Andrzej Stękała: "Z konkursu na konkurs chciałoby się lepiej skakać"

Pozornie dobry skok na 123 metry nie dał Andrzejowi Stękale awansu do drugiej serii w sobotnim konkursie z cyklu PŚ w Ałmatach. Zawodnik zakończył rywalizację na 38. lokacie.


Również sam skoczek był zdziwiony, iż jego dobra próba nie dała mu prawa występu w serii finałowej.

- Nie spodziewałem się, bo ten skok był naprawdę fajny, z Maćkiem mówiliśmy, że to był najlepszy tutaj, ale coś musiało nie zagrać. Ciężko powiedzieć nawet co.

Stękała wyjaśnia, że odliczono mu wiele punktów za dobre warunki, co było dla niego zaskoczeniem.

- Warunki na pewno miały jakiś wpływ na mój skok, Maciek mówił, że niewiadomo skąd takiego dużego minusa dostałem. Niestety tak bywa, ale jutro jest kolejny konkurs.

20-latek z Zakopanego odniósł się także do swoim problemów z poprawnym odbiciem.

- Ciężko powiedzieć w tej chwili co zepsułem, bo już jest trochę po… Na pewno za bardzo odbicie jest skierowane do przodu, nie mogę go od jakiegoś czasu dopchnąć do ziemi, żeby to odeszło od nogi.

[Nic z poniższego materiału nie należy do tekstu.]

`src/rtl/fetch_stage.sv`:
```
// Instruction-fetch stage: owns the PC, issues instruction-memory requests and
// loads the IF/ID pipeline register. It handles stall, flush and redirect, and
// works with multi-cycle memory through the imem_req/imem_ready handshake.
module fetch_stage #(
  parameter int unsigned   N        = 32,
  parameter logic [N-1:0]  RESET_PC = '0
) (
  input  logic         clock,
  input  logic         reset_n,
  output logic         imem_req,
  output logic [N-1:0] imem_addr,
  input  logic         imem_ready,
  input  logic [N-1:0] imem_rdata,
  input  logic         stall,
  input  logic         flush,
  input  logic         redirect,
  input  logic [N-1:0] redirect_pc,
  output logic         ifid_valid,
  output logic [N-1:0] ifid_instr,
  output logic [N-1:0] ifid_pc,
  output logic [N-1:0] ifid_pc4
);

  typedef enum logic [1:0] {StFetch, StHold, StDrop} state_e;

  state_e       state_q, state_d;
  logic [N-1:0] pc_q, pc_d;
  logic [N-1:0] req_addr_q, req_addr_d;
  logic         req_q, req_d;
  logic [N-1:0] hold_q, hold_d;
  logic         valid_q, valid_d;
  logic [N-1:0] instr_q, instr_d;
  logic [N-1:0] ifpc_q, ifpc_d;
  logic [N-1:0] ifpc4_q, ifpc4_d;

  logic         complete;
  logic [N-1:0] pc_plus4;
  logic [N-1:0] target;

  assign complete = req_q & imem_ready;
  assign pc_plus4 = pc_q + N'(4);
  assign target   = {redirect_pc[N-1:2], 2'b00};

  assign imem_req   = req_q;
  assign imem_addr  = req_addr_q;
  assign ifid_valid = valid_q;
  assign ifid_instr = instr_q;
  assign ifid_pc    = ifpc_q;
  assign ifid_pc4   = ifpc4_q;

  // Next-state logic: redirect first, then per-state fetch handling, then flush.
  always_comb begin
    state_d    = state_q;
    pc_d       = pc_q;
    req_addr_d = req_addr_q;
    req_d      = req_q;
    hold_d     = hold_q;
    valid_d    = valid_q;
    instr_d    = instr_q;
    ifpc_d     = ifpc_q;
    ifpc4_d    = ifpc4_q;

    if (redirect) begin
      valid_d = 1'b0;
      pc_d    = target;
      hold_d  = '0;
      unique case (state_q)
        StFetch: begin
          if (req_q && !imem_ready) begin
            // Stale request still in flight: keep the address stable until it returns.
            state_d = StDrop;
          end else begin
            req_addr_d = target;
            req_d      = 1'b1;
          end
        end
        StHold: begin
          req_addr_d = target;
          req_d      = 1'b1;
          state_d    = StFetch;
        end
        StDrop: begin
          // Stale response arriving now is discarded; go straight to the newest target.
          if (complete) begin
            req_addr_d = target;
            state_d    = StFetch;
          end
        end
        default: state_d = StFetch;
      endcase
    end else begin
      unique case (state_q)
        StFetch: begin
          req_d = 1'b1;
          if (complete) begin
            if (stall && !flush) begin
              hold_d  = imem_rdata;
              req_d   = 1'b0;
              state_d = StHold;
            end else begin
              pc_d       = pc_plus4;
              req_addr_d = pc_plus4;
              valid_d    = 1'b1;
              instr_d    = imem_rdata;
              ifpc_d     = pc_q;
              ifpc4_d    = pc_plus4;
            end
          end else if (!stall) begin
            valid_d = 1'b0;
          end
        end
        StHold: begin
          if (!stall) begin
            pc_d       = pc_plus4;
            req_addr_d = pc_plus4;
            req_d      = 1'b1;
            valid_d    = 1'b1;
            instr_d    = hold_q;
            ifpc_d     = pc_q;
            ifpc4_d    = pc_plus4;
            state_d    = StFetch;
          end
        end
        StDrop: begin
          valid_d = 1'b0;
          if (complete) begin
            req_addr_d = pc_q;
            state_d    = StFetch;
          end
        end
        default: state_d = StFetch;
      endcase
      // Flush kills whatever IF/ID would hold, including a word completing now.
      if (flush) valid_d = 1'b0;
    end
  end

  // State and pipeline-register update with asynchronous reset.
  always_ff @(posedge clock or negedge reset_n) begin
    if (!reset_n) begin
      state_q    <= StFetch;
      pc_q       <= RESET_PC;
      req_addr_q <= RESET_PC;
      req_q      <= 1'b0;
      hold_q     <= '0;
      valid_q    <= 1'b0;
      instr_q    <= '0;
      ifpc_q     <= '0;
      ifpc4_q    <= '0;
    end else begin
      state_q    <= state_d;
      pc_q       <= pc_d;
      req_addr_q <= req_addr_d;
      req_q      <= req_d;
      hold_q     <= hold_d;
      valid_q    <= valid_d;
      instr_q    <= instr_d;
      ifpc_q     <= ifpc_d;
      ifpc4_q    <= ifpc4_d;
    end
  end

endmodule

```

Za mało jest w tym dynamiki, za to wszystko idzie do przodu i zero odbicia.

Zawodnik zawsze podkreślał, że nie ma dla niego różnicy czy skacze w treningu, czy w konkursie, bo podchodzi tak samo na luzie, jednak ostatnie trzy razy z rzędu zdarzyło się, że w konkursie było gorzej niż w treningach.

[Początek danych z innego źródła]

## src/rtl/spm_pkg.sv

```systemverilog
// Shared definitions for the serial-parallel multiplier controller:
// the FSM state encoding and the default operand width.
package spm_pkg;

  localparam int SPM_WIDTH_DEFAULT = 8;

  typedef enum logic [1:0] {
    IDLE = 2'd0,
    LOAD = 2'd1,
    RUN  = 2'd2,
    DONE = 2'd3
  } spm_state_t;

endpackage

```

## src/rtl/spm_ctrl_start_sync.sv

```systemverilog
// start_sync: brings an asynchronous start request into the clk domain
// (three-flop synchronizer) and turns its rising edge into a one-cycle pulse.
module start_sync (
  input  logic clk,
  input  logic rst_n,
  input  logic async_in,
  output logic pulse
);

  logic [2:0] sync_q;
  logic       edge_q;

  always_ff @(posedge clk or negedge rst_n) begin
    if (!rst_n) begin
      sync_q <= 3'b000;
      edge_q <= 1'b0;
    end else begin
      sync_q <= {sync_q[1:0], async_in};
      edge_q <= sync_q[2];
    end
  end

  // A level held high produces exactly one pulse.
  assign pulse = sync_q[2] & ~edge_q;

endmodule

```

## src/rtl/spm_ctrl.sv

```systemverilog
// spm_ctrl: sequencer for a signed serial-parallel multiplier. Feeds the multiplier
// LSB-first and assembles the serial product. Define SPM_CTRL_ABORT_EN for an abort input.
module spm_ctrl
  import spm_pkg::*;
#(
  parameter int WIDTH = SPM_WIDTH_DEFAULT
) (
  input  logic               clk,
  input  logic               rst_n,
  input  logic               start_async,
`ifdef SPM_CTRL_ABORT_EN
  input  logic               abort,
`endif
  input  logic [WIDTH-1:0]   mcand,
  input  logic [WIDTH-1:0]   mplier,
  input  logic               p_bit,
  output logic [WIDTH-1:0]   mcand_q,
  output logic               load,
  output logic               shift_en,
  output logic               y_bit,
  output logic               busy,
  output logic               done,
  output logic [2*WIDTH-1:0] product
);

  localparam int CW = $clog2(2*WIDTH);
  localparam logic [CW-1:0] LAST_CNT = CW'(2*WIDTH-1);

  spm_state_t       state_q, state_d;
  logic             start_pulse;
  logic             abort_hit;
  logic [CW-1:0]    cnt_q;
  logic [WIDTH-1:0] shreg_q;
  logic [WIDTH-1:0] mcand_hold_q;
  logic [2*WIDTH-2:0] acc_q;
  logic [2*WIDTH-1:0] product_q;

  start_sync u_start_sync (
    .clk      (clk),
    .rst_n    (rst_n),
    .async_in (start_async),
    .pulse    (start_pulse)
  );

  always_comb begin
    abort_hit = 1'b0;
`ifdef SPM_CTRL_ABORT_EN
    abort_hit = abort;
`endif
  end

  always_comb begin
    state_d = state_q;
    unique case (state_q)
      IDLE: if (start_pulse) state_d = LOAD;
      LOAD: state_d = abort_hit ? IDLE : RUN;
      RUN: begin
        if (abort_hit)              state_d = IDLE;
        else if (cnt_q == LAST_CNT) state_d = DONE;
      end
      DONE: state_d = IDLE;
      default: state_d = IDLE;
    endcase
  end

  // The product register only takes the finished result, so an aborted run
  // leaves the previous product visible.
  always_ff @(posedge clk or negedge rst_n) begin
    if (!rst_n) begin
      state_q      <= IDLE;
      cnt_q        <= '0;
      shreg_q      <= '0;
      mcand_hold_q <= '0;
      acc_q        <= '0;
      product_q    <= '0;
    end else begin
      state_q <= state_d;
      if (state_q == LOAD) begin
        mcand_hold_q <= mcand;
        shreg_q      <= mplier;
        cnt_q        <= '0;
      end else if (state_q == RUN) begin
        shreg_q <= {shreg_q[WIDTH-1], shreg_q[WIDTH-1:1]};
        acc_q   <= {p_bit, acc_q[2*WIDTH-2:1]};
        cnt_q   <= cnt_q + CW'(1);
        if (cnt_q == LAST_CNT && !abort_hit) begin
          product_q <= {p_bit, acc_q};
        end
      end
    end
  end

  assign load     = (state_q == LOAD);
  assign shift_en = (state_q == RUN);
  assign y_bit    = shift_en & shreg_q[0];
  assign busy     = load | shift_en;
  assign done     = (state_q == DONE);
  assign mcand_q  = mcand_hold_q;
  assign product  = product_q;

endmodule

```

- To na pewno nie przez to, że nie skaczę na luzie, bo dalej skaczę na luzie, tylko po prostu z konkursu na konkurs chciałoby się coraz lepiej skakać, coraz dalej i zajmować coraz lepsze lokaty. To jest właśnie nie za dobre dla mnie na razie, bo nie ma sensu skakać ponad swoje, tylko robić swoje i skakać to, co się potrafi.

Trybuny w Ałmatach były zapełnione, co spotkało się z uznaniem Andrzeja Stękały.

- Nie spodziewałem się, że przyjdzie tyle ludzi. Publiczność naprawdę dopisała, nie było może tak dużo ludzi jak w Zakopanem, ale jak na Kazachstan to fajnie.

Na koniec skoczek skomentował także poprawiające się jakość obsługi w hotelu w Kazachstanie.

- Jedzenie z dnia na dzień jest coraz lepsze – dało się dzisiaj coś zjeść!